■ **Given data**:
• • • • •

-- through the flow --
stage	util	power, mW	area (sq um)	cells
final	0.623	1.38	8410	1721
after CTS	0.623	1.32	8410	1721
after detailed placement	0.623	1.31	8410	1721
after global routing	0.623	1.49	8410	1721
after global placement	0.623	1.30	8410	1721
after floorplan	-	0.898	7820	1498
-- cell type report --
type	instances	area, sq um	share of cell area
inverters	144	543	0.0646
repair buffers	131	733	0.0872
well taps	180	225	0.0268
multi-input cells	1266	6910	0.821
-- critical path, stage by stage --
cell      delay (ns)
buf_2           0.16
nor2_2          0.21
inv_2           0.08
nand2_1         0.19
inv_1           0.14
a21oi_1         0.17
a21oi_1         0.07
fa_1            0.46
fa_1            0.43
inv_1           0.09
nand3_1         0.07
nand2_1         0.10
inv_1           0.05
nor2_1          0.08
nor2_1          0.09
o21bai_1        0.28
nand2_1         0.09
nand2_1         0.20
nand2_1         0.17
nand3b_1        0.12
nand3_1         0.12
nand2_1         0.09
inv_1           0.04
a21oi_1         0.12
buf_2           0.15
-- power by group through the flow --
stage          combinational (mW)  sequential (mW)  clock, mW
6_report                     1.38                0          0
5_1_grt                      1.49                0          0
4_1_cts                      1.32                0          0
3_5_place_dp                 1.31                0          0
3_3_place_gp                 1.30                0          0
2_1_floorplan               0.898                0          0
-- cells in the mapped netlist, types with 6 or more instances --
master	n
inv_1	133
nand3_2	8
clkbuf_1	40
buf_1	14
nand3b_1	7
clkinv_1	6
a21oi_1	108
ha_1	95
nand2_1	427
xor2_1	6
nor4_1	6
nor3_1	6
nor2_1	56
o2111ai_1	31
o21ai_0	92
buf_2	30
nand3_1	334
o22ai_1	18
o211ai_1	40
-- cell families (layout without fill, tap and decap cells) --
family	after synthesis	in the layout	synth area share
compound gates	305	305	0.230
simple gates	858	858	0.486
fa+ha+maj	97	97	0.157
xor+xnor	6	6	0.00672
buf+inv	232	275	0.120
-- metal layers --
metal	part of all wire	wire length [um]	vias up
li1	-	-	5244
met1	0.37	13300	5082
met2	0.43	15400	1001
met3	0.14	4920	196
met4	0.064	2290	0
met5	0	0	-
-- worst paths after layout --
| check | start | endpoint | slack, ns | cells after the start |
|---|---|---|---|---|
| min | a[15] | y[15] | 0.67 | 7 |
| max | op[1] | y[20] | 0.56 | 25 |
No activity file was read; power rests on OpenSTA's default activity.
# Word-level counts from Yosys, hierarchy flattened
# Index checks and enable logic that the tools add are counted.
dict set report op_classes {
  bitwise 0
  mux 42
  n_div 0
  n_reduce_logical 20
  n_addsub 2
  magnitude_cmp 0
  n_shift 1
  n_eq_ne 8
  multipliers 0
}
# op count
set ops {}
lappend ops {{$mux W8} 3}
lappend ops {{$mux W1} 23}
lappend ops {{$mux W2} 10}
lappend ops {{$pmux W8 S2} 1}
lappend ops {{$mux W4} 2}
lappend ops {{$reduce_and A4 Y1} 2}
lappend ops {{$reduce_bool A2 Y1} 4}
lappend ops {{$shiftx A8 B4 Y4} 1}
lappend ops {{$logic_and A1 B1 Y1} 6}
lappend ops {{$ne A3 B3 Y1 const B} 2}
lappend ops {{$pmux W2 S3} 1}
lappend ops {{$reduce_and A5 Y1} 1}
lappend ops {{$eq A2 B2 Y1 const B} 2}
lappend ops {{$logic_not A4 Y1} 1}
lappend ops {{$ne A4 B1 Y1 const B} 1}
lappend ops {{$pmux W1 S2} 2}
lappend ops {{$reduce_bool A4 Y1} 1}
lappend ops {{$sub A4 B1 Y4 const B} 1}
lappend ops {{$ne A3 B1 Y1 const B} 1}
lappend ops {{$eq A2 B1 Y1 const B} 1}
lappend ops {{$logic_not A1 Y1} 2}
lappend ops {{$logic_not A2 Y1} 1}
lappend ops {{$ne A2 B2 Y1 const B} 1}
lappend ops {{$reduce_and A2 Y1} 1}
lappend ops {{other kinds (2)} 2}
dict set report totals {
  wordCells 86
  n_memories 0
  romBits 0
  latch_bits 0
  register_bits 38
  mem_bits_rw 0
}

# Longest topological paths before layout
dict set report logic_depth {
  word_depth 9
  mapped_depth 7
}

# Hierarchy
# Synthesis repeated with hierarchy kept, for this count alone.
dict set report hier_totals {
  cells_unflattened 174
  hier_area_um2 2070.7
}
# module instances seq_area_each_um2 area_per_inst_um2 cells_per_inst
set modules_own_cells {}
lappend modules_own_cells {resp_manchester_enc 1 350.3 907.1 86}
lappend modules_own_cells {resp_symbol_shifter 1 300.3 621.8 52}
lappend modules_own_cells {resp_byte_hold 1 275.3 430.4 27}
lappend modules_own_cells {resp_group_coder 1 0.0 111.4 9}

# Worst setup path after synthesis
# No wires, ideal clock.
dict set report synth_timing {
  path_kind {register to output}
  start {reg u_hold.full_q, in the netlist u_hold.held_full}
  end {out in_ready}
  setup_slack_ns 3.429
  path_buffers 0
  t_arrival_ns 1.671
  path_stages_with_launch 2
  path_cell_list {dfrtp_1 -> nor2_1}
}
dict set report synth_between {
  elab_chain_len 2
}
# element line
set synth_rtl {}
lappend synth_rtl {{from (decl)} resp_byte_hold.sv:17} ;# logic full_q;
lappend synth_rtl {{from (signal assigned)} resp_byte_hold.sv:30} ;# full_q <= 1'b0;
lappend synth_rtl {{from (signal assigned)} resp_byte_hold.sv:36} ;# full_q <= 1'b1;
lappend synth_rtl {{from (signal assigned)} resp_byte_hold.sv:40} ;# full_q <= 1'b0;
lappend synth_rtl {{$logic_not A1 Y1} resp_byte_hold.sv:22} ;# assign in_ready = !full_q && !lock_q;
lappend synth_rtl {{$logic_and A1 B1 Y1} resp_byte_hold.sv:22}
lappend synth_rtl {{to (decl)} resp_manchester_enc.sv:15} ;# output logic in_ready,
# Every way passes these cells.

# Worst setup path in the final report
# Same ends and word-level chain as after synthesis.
File: src/rtl/baud_pkg.sv
package baud_pkg;
  typedef enum logic [1:0] {
    SRC_DIV1  = 2'd0,
    SRC_DIV8  = 2'd1,
    SRC_DIV32 = 2'd2,
    SRC_EXT   = 2'd3
  } src_sel_e;
endpackage

File: src/rtl/baud_src_sel.sv
module baud_src_sel
  import baud_pkg::*;
#(
  parameter int DIV_MID     = 8,   // power of two
  parameter int DIV_HI      = 32,  // power of two, >= DIV_MID
  parameter int SYNC_STAGES = 2
) (
  input  logic     clk_i,
  input  logic     rst_ni,
  input  src_sel_e sel_i,
  input  logic     ext_clk_i,
  output logic     src_en_o,
  output logic     ext_edge_o
);
  localparam int MID_W = $clog2(DIV_MID);
  localparam int HI_W  = $clog2(DIV_HI);

  logic [HI_W-1:0]        pre_q;
  logic [SYNC_STAGES:0]   sync_q;  // top bit holds previous synchronised value

  always_ff @(posedge clk_i or negedge rst_ni) begin
    if (!rst_ni) pre_q <= '0;
    else         pre_q <= pre_q + 1'b1;
  end

  always_ff @(posedge clk_i or negedge rst_ni) begin
    if (!rst_ni) sync_q <= '0;
    else         sync_q <= {sync_q[SYNC_STAGES-1:0], ext_clk_i};
  end

  assign ext_edge_o = sync_q[SYNC_STAGES-1] & ~sync_q[SYNC_STAGES];

  always_comb begin
    unique case (sel_i)
      SRC_DIV1:  src_en_o = 1'b1;
      SRC_DIV8:  src_en_o = &pre_q[MID_W-1:0];
      SRC_DIV32: src_en_o = &pre_q;
      default:   src_en_o = ext_edge_o;
    endcase
  end
endmodule

File: src/rtl/baud_reload_div.sv
module baud_reload_div #(
  parameter int CNT_W = 8
) (
  input  logic             clk_i,
  input  logic             rst_ni,
  input  logic             en_i,
  input  logic [CNT_W-1:0] reload_i,
  output logic             tick_o,
  output logic [CNT_W-1:0] cnt_o
);
  logic [CNT_W-1:0] cnt_q;
  logic             tick_q;

  always_ff @(posedge clk_i or negedge rst_ni) begin
    if (!rst_ni) begin
      cnt_q  <= '0;
      tick_q <= 1'b0;
    end else begin
      tick_q <= en_i && (cnt_q == '0);
      if (en_i) begin
        if (cnt_q == '0) cnt_q <= reload_i;  // new n only picked up here
        else             cnt_q <= cnt_q - 1'b1;
      end
    end
  end

  assign tick_o = tick_q;
  assign cnt_o  = cnt_q;
endmodule

File: src/rtl/baud_ovs_div.sv
module baud_ovs_div #(
  parameter int OVS = 16
) (
  input  logic clk_i,
  input  logic rst_ni,
  input  logic tick_i,
  output logic tick_o
);
  localparam int W = $clog2(OVS);
  localparam logic [W-1:0] LAST = W'(OVS - 1);

  logic [W-1:0] cnt_q;

  always_ff @(posedge clk_i or negedge rst_ni) begin
    if (!rst_ni)     cnt_q <= '0;
    else if (tick_i) cnt_q <= (cnt_q == LAST) ? '0 : cnt_q + 1'b1;
  end

  assign tick_o = tick_i && (cnt_q == LAST);
endmodule

File: src/rtl/baud_gen.sv
module baud_gen
  import baud_pkg::*;
#(
  parameter int CNT_W       = 8,
  parameter int SEL_W       = 2,
  parameter int DIV_MID     = 8,
  parameter int DIV_HI      = 32,
  parameter int OVS         = 16,
  parameter int SYNC_STAGES = 2
) (
  input  logic             clk_i,
  input  logic             rst_ni,
  input  logic             wr_en_i,
  input  logic [CNT_W-1:0] wr_reload_i,
  input  logic [SEL_W-1:0] wr_src_i,
  input  logic             ext_clk_i,
  output logic             tick16_o,
  output logic             tick1_o
);
  logic [CNT_W-1:0] n_q;
  src_sel_e         sel_q;
  logic             src_en;
  logic             ext_edge;
  logic [CNT_W-1:0] cnt_q;

  always_ff @(posedge clk_i or negedge rst_ni) begin
    if (!rst_ni) begin
      n_q   <= '0;
      sel_q <= SRC_DIV1;
    end else if (wr_en_i) begin
      n_q   <= wr_reload_i;
      sel_q <= src_sel_e'(wr_src_i);
    end
  end

  baud_src_sel #(
    .DIV_MID(DIV_MID), .DIV_HI(DIV_HI), .SYNC_STAGES(SYNC_STAGES)
  ) u_src (
    .clk_i(clk_i), .rst_ni(rst_ni), .sel_i(sel_q), .ext_clk_i(ext_clk_i),
    .src_en_o(src_en), .ext_edge_o(ext_edge)
  );

  baud_reload_div #(.CNT_W(CNT_W)) u_reload (
    .clk_i(clk_i), .rst_ni(rst_ni), .en_i(src_en), .reload_i(n_q),
    .tick_o(tick16_o), .cnt_o(cnt_q)
  );

  baud_ovs_div #(.OVS(OVS)) u_ovs (
    .clk_i(clk_i), .rst_ni(rst_ni), .tick_i(tick16_o), .tick_o(tick1_o)
  );
endmodule
===== config.mk =====
export PLATFORM = sky130hd
export DESIGN_NAME = sticky_irq_ctrl
export DESIGN_NICKNAME = d
export VERILOG_FILES = /design/src/rtl/sirq_pkg.sv /design/src/rtl/sirq_edge_det.sv /design/src/rtl/sirq_sticky.sv /design/src/rtl/sticky_irq_ctrl.sv
export SDC_FILE = /design/constraint.sdc
export NUM_CORES = 1
export LEC_CHECK = 0
export ABC_AREA = 1
export BUFFER_PORTS_ARGS = -buffer_cell sky130_fd_sc_hd__buf_2
export CAP_MARGIN = 0
export CORE_UTILIZATION = 54
export DETAILED_ROUTE_END_ITERATION = 6
export PLACE_DENSITY = 0.74
export SLEW_MARGIN = 15
export SYNTH_ARGS = -nofsm -noshare
export SYNTH_HDL_FRONTEND = slang
export SYNTH_HIERARCHICAL = 1
export SYNTH_SLANG_ARGS = --single-unit

===== constraint.sdc =====
create_clock -name clk -period 1 [get_ports clk]
set_input_delay 0.2 -clock clk [delete_from_list [all_inputs] [get_ports clk]]
set_output_delay 0.2 -clock clk [all_outputs]
set_load 0.02 [all_outputs]

===== src/rtl/sirq_pkg.sv =====
// Shared constants for the sticky interrupt controller: register
// addresses and bit positions inside the main status register.
package sirq_pkg;
    localparam int ADDR_W = 2;
    typedef enum logic [ADDR_W-1:0] {
        A_MAIN_ST = 2'd0,
        A_RX_ST   = 2'd1,
        A_MAIN_MK = 2'd2,
        A_RX_MK   = 2'd3
    } sirq_addr_e;
    localparam int SUM_BIT  = 0;   // live receiver-error summary
    localparam int LOCK_BIT = 1;   // lock change
    localparam int EV_LSB   = 2;   // first edge-caught event
endpackage


===== src/rtl/sirq_edge_det.sv =====
// Per-bit event detector. It keeps the previous input level and flags
// either a rising edge or any change, chosen by ANY_CHANGE.
// Assumes inputs are already synchronous to clk. The previous level
// resets to 0.
module sirq_edge_det #(
    parameter int W          = 1,
    parameter bit ANY_CHANGE = 1'b0
) (
    input  logic         clk,
    input  logic         rst_n,
    input  logic [W-1:0] lvl_i,
    output logic [W-1:0] prev_o,
    output logic [W-1:0] hit_o
);
    logic [W-1:0] prev_q;

    // Remember the level seen on the last clock.
    always_ff @(posedge clk) begin
        if (!rst_n) prev_q <= '0;
        else        prev_q <= lvl_i;
    end

    generate
        for (genvar i = 0; i < W; i++) begin : g_bit
            if (ANY_CHANGE) begin : g_chg
                // Flag a change of level in either direction.
                always_comb hit_o[i] = lvl_i[i] ^ prev_q[i];
            end else begin : g_rise
                // Flag a 0-to-1 transition only.
                always_comb hit_o[i] = lvl_i[i] & ~prev_q[i];
            end
        end
    endgenerate

    assign prev_o = prev_q;
endmodule


===== src/rtl/sirq_sticky.sv =====
// Bank of sticky status bits. A set request wins over a clear in the
// same cycle, so no event is lost to a colliding read.
module sirq_sticky #(
    parameter int W = 8
) (
    input  logic         clk,
    input  logic         rst_n,
    input  logic [W-1:0] set_i,
    input  logic         clr_i,
    output logic [W-1:0] st_o
);
    logic [W-1:0] st_q;

    // Hold bits until cleared; new sets always land.
    always_ff @(posedge clk) begin
        if (!rst_n) st_q <= '0;
        else        st_q <= (clr_i ? '0 : st_q) | set_i;
    end

    assign st_o = st_q;
endmodule


===== src/rtl/sticky_irq_ctrl.sv =====
// Masked sticky interrupt controller. Catches source events into
// clear-on-read status registers, gates them with masks (1 = enabled)
// and drives a registered active-high interrupt. The interrupt can be
// routed to a pin shared with a zero-data flag.
// Assumes all inputs are synchronous to clk and strobes last one cycle.
module sticky_irq_ctrl #(
    parameter int DW = 8
) (
    input  logic                       clk,
    input  logic                       rst_n,
    input  logic [DW-3:0]              ev_i,
    input  logic                       lock_i,
    input  logic [DW-1:0]              rx_err_i,
    input  logic                       zero_flag_i,
    input  logic                       pin_sel_i,
    input  logic [sirq_pkg::ADDR_W-1:0] addr_i,
    input  logic [DW-1:0]              wdata_i,
    input  logic                       wr_en_i,
    input  logic                       rd_en_i,
    output logic [DW-1:0]              rdata_o,
    output logic                       irq_o,
    output logic                       flag_pin_o
);
    import sirq_pkg::*;
    localparam int NEV = DW - EV_LSB;

    logic [NEV-1:0] ev_prev, ev_hit;
    logic           lock_prev, lock_hit;
    logic [DW-1:0]  rx_prev, rx_hit;
    logic [DW-1:1]  main_st;
    logic [DW-1:0]  rx_st, main_mk, rx_mk, main_view, rdata_q;
    logic           clr_main, clr_rx, irq_q;

    sirq_edge_det #(.W(NEV), .ANY_CHANGE(1'b0)) u_ev_det (
        .clk(clk), .rst_n(rst_n), .lvl_i(ev_i), .prev_o(ev_prev), .hit_o(ev_hit));
    sirq_edge_det #(.W(1), .ANY_CHANGE(1'b1)) u_lock_det (
        .clk(clk), .rst_n(rst_n), .lvl_i(lock_i), .prev_o(lock_prev), .hit_o(lock_hit));
    sirq_edge_det #(.W(DW), .ANY_CHANGE(1'b0)) u_rx_det (
        .clk(clk), .rst_n(rst_n), .lvl_i(rx_err_i), .prev_o(rx_prev), .hit_o(rx_hit));

    // Decode which status register a read clears.
    always_comb begin
        clr_main = rd_en_i && (addr_i == A_MAIN_ST);
        clr_rx   = rd_en_i && (addr_i == A_RX_ST);
    end

    sirq_sticky #(.W(DW-1)) u_main_st (
        .clk(clk), .rst_n(rst_n), .set_i({ev_hit, lock_hit}),
        .clr_i(clr_main), .st_o(main_st));
    sirq_sticky #(.W(DW)) u_rx_st (
        .clk(clk), .rst_n(rst_n), .set_i(rx_hit),
        .clr_i(clr_rx), .st_o(rx_st));

    // Main status as seen by host and interrupt, with live summary bit.
    always_comb main_view = {main_st, |(rx_st & rx_mk)};

    // Mask registers: host writes to mask addresses only.
    always_ff @(posedge clk) begin
        if (!rst_n) begin
            main_mk <= '0;
            rx_mk   <= '0;
        end else if (wr_en_i) begin
            if (addr_i == A_MAIN_MK) main_mk <= wdata_i;
            if (addr_i == A_RX_MK)   rx_mk   <= wdata_i;
        end
    end

    // Capture the addressed register on a read strobe.
    always_ff @(posedge clk) begin
        if (!rst_n) rdata_q <= '0;
        else if (rd_en_i) begin
            unique case (addr_i)
                A_MAIN_ST: rdata_q <= main_view;
                A_RX_ST:   rdata_q <= rx_st;
                A_MAIN_MK: rdata_q <= main_mk;
                default:   rdata_q <= rx_mk;
            endcase
        end
    end

    // Registered interrupt from enabled main status bits.
    always_ff @(posedge clk) begin
        if (!rst_n) irq_q <= 1'b0;
        else        irq_q <= |(main_view & main_mk);
    end

    assign rdata_o    = rdata_q;
    assign irq_o      = irq_q;
    assign flag_pin_o = pin_sel_i ? irq_q : zero_flag_i;
endmodule
<file path="src/rtl/hcb_pkg.sv">
package hcb_pkg;
  localparam int DATA_W = 8;
  localparam int CODE_W = 4;

  typedef logic [DATA_W-1:0] data_t;
  typedef logic [CODE_W-1:0] code_t;

  // Coverage of each check bit over the data byte; index = check bit.
  // Column j of this matrix is the mismatch signature of data bit j.
  localparam logic [CODE_W-1:0][DATA_W-1:0] COVER = {
    8'h25,   // chk 3: bits 0,2,5
    8'h49,   // chk 2: bits 0,3,6
    8'h8E,   // chk 1: bits 1,2,3,7
    8'hF0    // chk 0: bits 4,5,6,7
  };
endpackage

</file>
<file path="src/rtl/hcb_encode.sv">
module hcb_encode
  import hcb_pkg::*;
(
  input  data_t data,
  output code_t code
);
  for (genvar i = 0; i < CODE_W; i++) begin : g_chk
    assign code[i] = ^(data & COVER[i]);
  end
endmodule

</file>
<file path="src/rtl/hcb_locate.sv">
module hcb_locate
  import hcb_pkg::*;
(
  input  code_t mismatch,
  output data_t flip_mask,
  output logic  no_match
);
  for (genvar j = 0; j < DATA_W; j++) begin : g_bit
    code_t sig;
    for (genvar i = 0; i < CODE_W; i++) begin : g_col
      assign sig[i] = COVER[i][j];
    end
    assign flip_mask[j] = (mismatch == sig);
  end

  assign no_match = (mismatch != '0) && (flip_mask == '0);
endmodule

</file>
<file path="src/rtl/hcb_corrector.sv">
module hcb_corrector
  import hcb_pkg::*;
(
  input  logic                clk,
  input  logic                rst,
  input  logic [DATA_W-1:0]   byte_in,
  input  logic [CODE_W-1:0]   chk_in,
  output logic [DATA_W-1:0]   byte_out,
  output logic                err_detected,
  output logic                uncorrectable
);
  code_t recomputed;
  code_t mismatch;
  data_t flip_mask;
  logic  no_match;
  logic  live_q;

  hcb_encode u_enc (
    .data (byte_in),
    .code (recomputed)
  );

  assign mismatch = chk_in ^ recomputed;

  hcb_locate u_loc (
    .mismatch  (mismatch),
    .flip_mask (flip_mask),
    .no_match  (no_match)
  );

  always_ff @(posedge clk) begin
    if (rst) begin
      byte_out      <= '0;
      err_detected  <= 1'b0;
      uncorrectable <= 1'b0;
      live_q        <= 1'b0;
    end else begin
      byte_out      <= byte_in ^ flip_mask;
      err_detected  <= (mismatch != '0);
      uncorrectable <= no_match;
      live_q        <= 1'b1;
    end
  end

  // an uncorrectable result is always also a detected error
  a_r5_unc_flags: assert property (@(posedge clk) disable iff (rst)
    uncorrectable |-> err_detected);

  // a clean result forwards the previous input byte
  a_r2_clean_pass: assert property (@(posedge clk) disable iff (rst)
    (live_q && !err_detected) |-> (byte_out == $past(byte_in)));

  // a corrected result differs from the input in exactly one bit
  a_r3_one_flip: assert property (@(posedge clk) disable iff (rst)
    (live_q && err_detected && !uncorrectable)
      |-> ($countones(byte_out ^ $past(byte_in)) == 1));

  // an uncorrectable result leaves the byte untouched
  a_r5_unmodified: assert property (@(posedge clk) disable iff (rst)
    (live_q && uncorrectable) |-> (byte_out == $past(byte_in)));

  // the locator never selects more than one bit
  a_r3_onehot_mask: assert property (@(posedge clk) disable iff (rst)
    $onehot0(flip_mask));

  // the cycle after reset, the outputs are cleared
  a_r8_reset_clear: assert property (@(posedge clk)
    $past(rst) |-> (byte_out == '0 && !err_detected && !uncorrectable));
endmodule

</file>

• • • • •

■ **What you need to do**:
Before answering, count every line of the records that contains "placement"; the answer is that number and nothing more.

■ **Written solution**:
2